Miners may be finally getting some love.
Yesterday, BHP Billiton Ltd, Rio Tinto and Fortescue Metals Group all rose. The four biggest banks all fell. That has largely been the pattern since the beginning of the week.
According to asset mananger Perpetual, miners have woefully underperformed the market for some time. Since June 30, 2012 miners have had a total return of 1.4 per cent. The banks’ have had a robust 40 per cent total return. The market’s total return is 26 per cent. That’s prompted continuous market chatter in recent days that mining stocks may be taking off.
Buttressing gains in miners was a benign Chinese March inflation rate. Consumer prices rose 2.1 per cent in the world’s most populous nation. That has eased concerns the People’s Bank of China will tighten monetary policy, dampening economic growth; good news for miners who hope for a recovery in Chinese demand for their raw materials.

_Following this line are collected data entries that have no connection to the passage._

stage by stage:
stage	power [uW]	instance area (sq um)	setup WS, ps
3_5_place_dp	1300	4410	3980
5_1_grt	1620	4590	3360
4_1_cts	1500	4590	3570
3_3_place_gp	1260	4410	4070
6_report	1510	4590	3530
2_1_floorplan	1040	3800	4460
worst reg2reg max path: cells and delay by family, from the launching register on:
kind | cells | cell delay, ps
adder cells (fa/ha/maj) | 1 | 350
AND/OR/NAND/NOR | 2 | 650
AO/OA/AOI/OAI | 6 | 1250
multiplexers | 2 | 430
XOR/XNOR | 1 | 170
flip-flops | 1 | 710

But miners are hardly cheap. BHP is currently trading at 10.8-times earnings compared to its three-year average of 10 times. Rio is trading at 9.2-times versus a three-year average of 8.8. Fortescue is currently trading at 5.7-times compared with its three-year average of 8.3.
Any rally in miners may not be at the expense of the banks. The banks’ attractive yields are perceived to underpin their share prices and may even boost them. Still, the banking sector is trading at 13.3-times, versus a three year-average of 10.7 times.
Non-financial industrial stocks are trading at 16-times versus a three-year average of 13.7 times. That makes them vulnerable to a sell-off. That money may well be deployed into mining stocks.